Similar image search problem
- Millions of images pHash'ed and stored in Elasticsearch.
- Format is "11001101...11" (length 64), but can be changed (better not).
Given subject image's hash "100111..10" we want to find all similar image hashes in Elasticsearch index within hamming distance of 8.
Of course, query can return images with greater distance than 8 and script in Elasticsearch or outside can filter the result set.
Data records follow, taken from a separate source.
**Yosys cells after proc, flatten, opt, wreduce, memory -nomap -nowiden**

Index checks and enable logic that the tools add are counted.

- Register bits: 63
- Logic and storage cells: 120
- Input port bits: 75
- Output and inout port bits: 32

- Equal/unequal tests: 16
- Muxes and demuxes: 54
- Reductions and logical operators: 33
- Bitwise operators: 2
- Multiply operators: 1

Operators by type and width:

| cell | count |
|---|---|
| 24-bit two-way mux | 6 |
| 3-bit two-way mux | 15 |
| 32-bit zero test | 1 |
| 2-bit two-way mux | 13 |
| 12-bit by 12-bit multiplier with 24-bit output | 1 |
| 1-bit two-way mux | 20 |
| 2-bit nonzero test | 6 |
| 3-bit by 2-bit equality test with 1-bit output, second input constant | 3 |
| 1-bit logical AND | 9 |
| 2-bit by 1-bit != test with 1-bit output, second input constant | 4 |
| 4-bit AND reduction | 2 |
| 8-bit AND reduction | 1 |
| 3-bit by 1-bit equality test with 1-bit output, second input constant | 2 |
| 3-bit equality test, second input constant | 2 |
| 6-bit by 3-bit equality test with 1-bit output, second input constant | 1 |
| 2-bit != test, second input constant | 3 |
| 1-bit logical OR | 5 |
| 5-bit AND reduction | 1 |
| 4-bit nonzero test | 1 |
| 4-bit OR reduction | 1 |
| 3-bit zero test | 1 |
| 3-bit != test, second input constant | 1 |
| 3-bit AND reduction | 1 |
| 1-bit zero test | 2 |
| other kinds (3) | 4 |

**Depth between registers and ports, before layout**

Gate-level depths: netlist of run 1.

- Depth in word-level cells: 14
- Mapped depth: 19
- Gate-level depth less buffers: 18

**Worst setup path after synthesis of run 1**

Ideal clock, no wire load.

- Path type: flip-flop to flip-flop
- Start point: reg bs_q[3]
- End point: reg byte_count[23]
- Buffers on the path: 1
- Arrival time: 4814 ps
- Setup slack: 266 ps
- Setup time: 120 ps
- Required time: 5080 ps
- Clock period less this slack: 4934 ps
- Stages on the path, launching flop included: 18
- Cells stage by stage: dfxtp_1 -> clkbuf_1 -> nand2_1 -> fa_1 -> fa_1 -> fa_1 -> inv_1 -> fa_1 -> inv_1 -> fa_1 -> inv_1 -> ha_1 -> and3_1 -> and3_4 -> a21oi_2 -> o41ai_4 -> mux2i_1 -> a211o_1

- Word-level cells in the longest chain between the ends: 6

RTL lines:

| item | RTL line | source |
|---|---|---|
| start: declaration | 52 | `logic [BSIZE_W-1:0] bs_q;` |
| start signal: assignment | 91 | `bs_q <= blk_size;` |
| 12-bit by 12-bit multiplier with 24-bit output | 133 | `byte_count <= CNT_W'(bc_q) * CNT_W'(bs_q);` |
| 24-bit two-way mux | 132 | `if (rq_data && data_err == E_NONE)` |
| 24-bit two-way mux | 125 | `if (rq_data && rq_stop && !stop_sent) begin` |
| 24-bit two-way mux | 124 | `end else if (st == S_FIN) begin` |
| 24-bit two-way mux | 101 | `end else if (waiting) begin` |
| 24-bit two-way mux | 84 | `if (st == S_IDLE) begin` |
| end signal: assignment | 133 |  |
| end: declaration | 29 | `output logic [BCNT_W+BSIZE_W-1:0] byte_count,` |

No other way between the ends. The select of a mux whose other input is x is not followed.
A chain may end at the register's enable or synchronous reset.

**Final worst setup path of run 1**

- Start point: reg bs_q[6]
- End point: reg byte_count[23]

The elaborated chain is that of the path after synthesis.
But total search time must be within 1 second or so.
Our current mapping
Each document has nested images
field that contains image hashes:
{
"images": {
"type": "nested",
"properties": {
"pHashFingerprint": {"index": "not_analysed", "type": "string"}
}
}
}
Our poor solution
Fact: Elasticsearch fuzzy query supports Levenshtein distance of max 2 only.
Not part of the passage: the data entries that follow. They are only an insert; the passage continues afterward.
## src/rtl/fwd_pkg.sv

```systemverilog
package fwd_pkg;
  localparam int LANES  = 2;
  localparam int STAGES = 3;
  localparam int SLOTS  = LANES * STAGES;
  localparam int SELW   = $clog2(SLOTS + 1);

  // cycles since issue at which a slot's stage holds its result (E=1, DF=2, W=3)
  function automatic int slot_age(input int slot);
    return slot / LANES + 1;
  endfunction

  // priority rank, 0 = strongest: younger stage first, then younger lane
  function automatic int slot_rank(input int slot);
    return (slot / LANES) * LANES + (LANES - 1 - slot % LANES);
  endfunction

  // select code carried for a slot; 0 is kept for the register file
  function automatic int slot_code(input int slot);
    return slot + 1;
  endfunction
endpackage

```

## src/rtl/producer_qualify.sv

```systemverilog
module producer_qualify
  import fwd_pkg::*;
#(
  parameter int MUL_LAT = 3
) (
  input  logic [SLOTS-1:0] we,
  input  logic [SLOTS-1:0] pred,
  input  logic [SLOTS-1:0] is_mul,
  output logic [SLOTS-1:0] live
);
  for (genvar g = 0; g < SLOTS; g++) begin : g_slot
    if (slot_age(g) >= MUL_LAT) begin : g_ready
      assign live[g] = we[g] & pred[g];
    end else begin : g_gate
      assign live[g] = we[g] & pred[g] & ~is_mul[g];
    end
  end
endmodule

```

## src/rtl/operand_pick.sv

```systemverilog
module operand_pick
  import fwd_pkg::*;
#(
  parameter int XLEN = 64,
  parameter int RW   = 5
) (
  input  logic [RW-1:0]         src,
  input  logic [XLEN-1:0]       rf_val,
  input  logic [SLOTS-1:0]      live,
  input  logic [SLOTS*RW-1:0]   dst,
  input  logic [SLOTS*XLEN-1:0] val,
  output logic [SELW-1:0]       sel,
  output logic [XLEN-1:0]       out
);
  logic [SLOTS-1:0] match;

  always_comb begin
    logic hit;
    hit = 1'b0;
    sel = '0;
    out = rf_val;
    for (int s = 0; s < SLOTS; s++)
      match[s] = live[s] && (dst[s*RW +: RW] == src) && (src != '0);
    for (int st = 0; st < STAGES; st++) begin
      for (int ln = LANES - 1; ln >= 0; ln--) begin
        if (match[st*LANES + ln] && !hit) begin
          hit = 1'b1;
          sel = SELW'(slot_code(st*LANES + ln));
          out = val[(st*LANES + ln)*XLEN +: XLEN];
        end
      end
    end
    if (src == '0) out = '0;


    if (src == '0) zero_reg_chk: assert (sel == '0 && out == '0);

    if (src != '0 && sel == '0) rf_pass_chk: assert (out == rf_val);
    if (sel != '0) begin

      eligible_chk: assert (live[int'(sel) - 1] && dst[(int'(sel) - 1)*RW +: RW] == src);

      value_chk: assert (out == val[(int'(sel) - 1)*XLEN +: XLEN]);

      for (int t = 0; t < SLOTS; t++)
        if (match[t]) youngest_chk: assert (slot_rank(t) >= slot_rank(int'(sel) - 1));
    end else begin

      no_match_chk: assert (match == '0);
    end
  end
endmodule

```

## src/rtl/dual_lane_fwd_sel.sv

```systemverilog
module dual_lane_fwd_sel
  import fwd_pkg::*;
#(
  parameter int XLEN    = 64,
  parameter int RW      = 5,
  parameter int OPS     = 4,
  parameter int MUL_LAT = 3
) (
  input  logic [LANES*OPS*RW-1:0]   lane_src,
  input  logic [LANES*OPS*XLEN-1:0] lane_rf,
  input  logic [SLOTS-1:0]          prd_we,
  input  logic [SLOTS-1:0]          prd_pred,
  input  logic [SLOTS-1:0]          prd_mul,
  input  logic [SLOTS*RW-1:0]       prd_dst,
  input  logic [SLOTS*XLEN-1:0]     prd_val,
  input  logic [RW-1:0]             jmp_src,
  input  logic [XLEN-1:0]           jmp_rf,
  output logic [LANES*OPS*SELW-1:0] opnd_sel,
  output logic [LANES*OPS*XLEN-1:0] opnd_val,
  output logic [SELW-1:0]           jmp_sel,
  output logic [XLEN-1:0]           jmp_val
);
  localparam int NPICK = LANES * OPS;

  logic [SLOTS-1:0] live;

  producer_qualify #(.MUL_LAT(MUL_LAT)) u_qual (
    .we(prd_we), .pred(prd_pred), .is_mul(prd_mul), .live(live)
  );

  for (genvar k = 0; k < NPICK; k++) begin : g_opnd
    operand_pick #(.XLEN(XLEN), .RW(RW)) u_pick (
      .src(lane_src[k*RW +: RW]), .rf_val(lane_rf[k*XLEN +: XLEN]),
      .live(live), .dst(prd_dst), .val(prd_val),
      .sel(opnd_sel[k*SELW +: SELW]), .out(opnd_val[k*XLEN +: XLEN])
    );
  end

  operand_pick #(.XLEN(XLEN), .RW(RW)) u_jmp (
    .src(jmp_src), .rf_val(jmp_rf), .live(live), .dst(prd_dst), .val(prd_val),
    .sel(jmp_sel), .out(jmp_val)
  );

  always_comb begin
    for (int s = 0; s < SLOTS; s++) begin

      if (prd_mul[s] && slot_age(s) < MUL_LAT) mul_wait_chk: assert (!live[s]);

      if (!prd_we[s] || !prd_pred[s]) dead_slot_chk: assert (!live[s]);
    end

    for (int k = 0; k < NPICK; k++)
      if (lane_src[k*RW +: RW] == jmp_src)
        jmp_agree_chk: assert (jmp_sel == opnd_sel[k*SELW +: SELW]);
  end
endmodule

```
We used custom tokenizer to split 64 bit string into 4 groups of 16 bits and do 4 group search with four fuzzy queries.
Analyzer:
{
"analysis": {
"analyzer": {
"split4_fingerprint_analyzer": {
"type": "custom",
"tokenizer": "split4_fingerprint_tokenizer"
}
},
"tokenizer": {
"split4_fingerprint_tokenizer": {
"type": "pattern",
"group": 0,
"pattern": "([01]{16})"
}
}
}
}
Then new field mapping:
"index_analyzer": "split4_fingerprint_analyzer",
Then query:
{
"query": {
"filtered": {
"query": {
"nested": {
"path": "images",
"query": {
"bool": {
"minimum_should_match": 2,
"should": [
{
"fuzzy": {
"phashFingerprint.split4": {
"value": "0010100100111001",
"fuzziness": 2
}
}
},
{
"fuzzy": {
"phashFingerprint.split4": {
"value": "1010100100111001",
"fuzziness": 2
}
}
},
{
"fuzzy": {
"phashFingerprint.split4": {
"value": "0110100100111001",
"fuzziness": 2
}
}
},
{
"fuzzy": {
"phashFingerprint.split4": {
"value": "1110100100111001",
"fuzziness": 2
}
}
}
]
}
}
}
},
"filter": {}
}
}
}
Note that we return documents that have matching images, not the images themselves, but that should not change things a lot.
The problem is that this query returns hundreds of thousands of results even after adding other domain-specific filters to reduce initial set. Script has too much work to calculate hamming distance again, therefore query can take minutes.
As expected, if increasing minimum_should_match
to 3 and 4, only subset of images that must be found are returned, but resulting set is small and fast. Below 95% of needed images are returned with minimum_should_match
== 3 but we need 100% (or 99.9%) like with minimum_should_match
== 2.
We tried similar approaches with n-grams, but still not much success in the similar fashion of too many results.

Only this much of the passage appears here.